START Data in this exercise
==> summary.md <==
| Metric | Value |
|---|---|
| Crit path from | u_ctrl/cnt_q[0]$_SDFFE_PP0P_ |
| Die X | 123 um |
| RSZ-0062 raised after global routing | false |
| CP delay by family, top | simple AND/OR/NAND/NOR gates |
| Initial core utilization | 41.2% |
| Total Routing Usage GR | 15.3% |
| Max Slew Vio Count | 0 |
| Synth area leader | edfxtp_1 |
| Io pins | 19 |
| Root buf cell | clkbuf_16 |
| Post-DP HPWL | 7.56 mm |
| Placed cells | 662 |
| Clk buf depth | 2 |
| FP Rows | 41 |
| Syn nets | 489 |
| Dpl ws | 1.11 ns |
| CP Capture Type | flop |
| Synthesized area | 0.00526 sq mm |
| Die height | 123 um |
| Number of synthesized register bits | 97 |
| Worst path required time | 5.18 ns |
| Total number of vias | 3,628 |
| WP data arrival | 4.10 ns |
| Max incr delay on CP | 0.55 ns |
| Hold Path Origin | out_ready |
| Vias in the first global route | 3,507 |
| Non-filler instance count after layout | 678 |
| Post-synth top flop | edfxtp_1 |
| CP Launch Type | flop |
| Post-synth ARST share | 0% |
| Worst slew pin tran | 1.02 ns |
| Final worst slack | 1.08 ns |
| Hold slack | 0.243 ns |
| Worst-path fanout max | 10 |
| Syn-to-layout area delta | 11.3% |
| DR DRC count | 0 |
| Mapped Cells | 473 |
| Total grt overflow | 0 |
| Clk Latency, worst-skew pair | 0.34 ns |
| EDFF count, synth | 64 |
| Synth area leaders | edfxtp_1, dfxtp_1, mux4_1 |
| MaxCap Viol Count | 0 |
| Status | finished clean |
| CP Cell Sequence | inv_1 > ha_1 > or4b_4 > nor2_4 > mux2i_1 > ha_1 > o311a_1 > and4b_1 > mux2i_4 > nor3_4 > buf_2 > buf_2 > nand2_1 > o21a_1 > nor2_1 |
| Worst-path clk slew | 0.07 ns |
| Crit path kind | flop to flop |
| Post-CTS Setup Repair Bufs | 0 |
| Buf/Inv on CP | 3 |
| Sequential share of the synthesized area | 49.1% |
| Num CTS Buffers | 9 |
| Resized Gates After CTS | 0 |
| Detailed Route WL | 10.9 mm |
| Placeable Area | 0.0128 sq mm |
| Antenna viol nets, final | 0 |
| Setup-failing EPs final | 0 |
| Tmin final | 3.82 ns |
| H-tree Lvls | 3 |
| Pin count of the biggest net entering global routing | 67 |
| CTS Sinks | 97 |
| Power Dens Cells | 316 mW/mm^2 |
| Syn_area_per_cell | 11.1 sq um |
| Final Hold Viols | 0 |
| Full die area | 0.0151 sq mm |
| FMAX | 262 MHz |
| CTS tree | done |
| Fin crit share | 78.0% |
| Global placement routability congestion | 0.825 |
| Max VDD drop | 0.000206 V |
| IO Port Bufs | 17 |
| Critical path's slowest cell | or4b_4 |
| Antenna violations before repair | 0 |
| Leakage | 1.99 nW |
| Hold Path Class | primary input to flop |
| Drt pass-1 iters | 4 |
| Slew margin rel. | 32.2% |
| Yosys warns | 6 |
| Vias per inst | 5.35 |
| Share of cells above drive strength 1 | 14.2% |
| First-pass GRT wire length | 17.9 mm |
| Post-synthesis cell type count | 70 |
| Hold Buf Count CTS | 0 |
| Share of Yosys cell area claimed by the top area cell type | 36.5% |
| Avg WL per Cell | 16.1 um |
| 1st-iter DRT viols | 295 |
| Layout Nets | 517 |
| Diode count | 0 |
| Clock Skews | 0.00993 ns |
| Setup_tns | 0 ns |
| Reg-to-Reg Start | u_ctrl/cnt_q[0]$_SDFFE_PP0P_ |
END Data in this exercise
How to complete this task →
Copy out each line of the data above, exactly, if it lies between the line holding "height | 123 um |" and the line holding "Sinks | 97 |", inclusive; copy no other line.

Answer space →
| Die height | 123 um |
| Number of synthesized register bits | 97 |
| Worst path required time | 5.18 ns |
| Total number of vias | 3,628 |
| WP data arrival | 4.10 ns |
| Max incr delay on CP | 0.55 ns |
| Hold Path Origin | out_ready |
| Vias in the first global route | 3,507 |
| Non-filler instance count after layout | 678 |
| Post-synth top flop | edfxtp_1 |
| CP Launch Type | flop |
| Post-synth ARST share | 0% |
| Worst slew pin tran | 1.02 ns |
| Final worst slack | 1.08 ns |
| Hold slack | 0.243 ns |
| Worst-path fanout max | 10 |
| Syn-to-layout area delta | 11.3% |
| DR DRC count | 0 |
| Mapped Cells | 473 |
| Total grt overflow | 0 |
| Clk Latency, worst-skew pair | 0.34 ns |
| EDFF count, synth | 64 |
| Synth area leaders | edfxtp_1, dfxtp_1, mux4_1 |
| MaxCap Viol Count | 0 |
| Status | finished clean |
| CP Cell Sequence | inv_1 > ha_1 > or4b_4 > nor2_4 > mux2i_1 > ha_1 > o311a_1 > and4b_1 > mux2i_4 > nor3_4 > buf_2 > buf_2 > nand2_1 > o21a_1 > nor2_1 |
| Worst-path clk slew | 0.07 ns |
| Crit path kind | flop to flop |
| Post-CTS Setup Repair Bufs | 0 |
| Buf/Inv on CP | 3 |
| Sequential share of the synthesized area | 49.1% |
| Num CTS Buffers | 9 |
| Resized Gates After CTS | 0 |
| Detailed Route WL | 10.9 mm |
| Placeable Area | 0.0128 sq mm |
| Antenna viol nets, final | 0 |
| Setup-failing EPs final | 0 |
| Tmin final | 3.82 ns |
| H-tree Lvls | 3 |
| Pin count of the biggest net entering global routing | 67 |
| CTS Sinks | 97 |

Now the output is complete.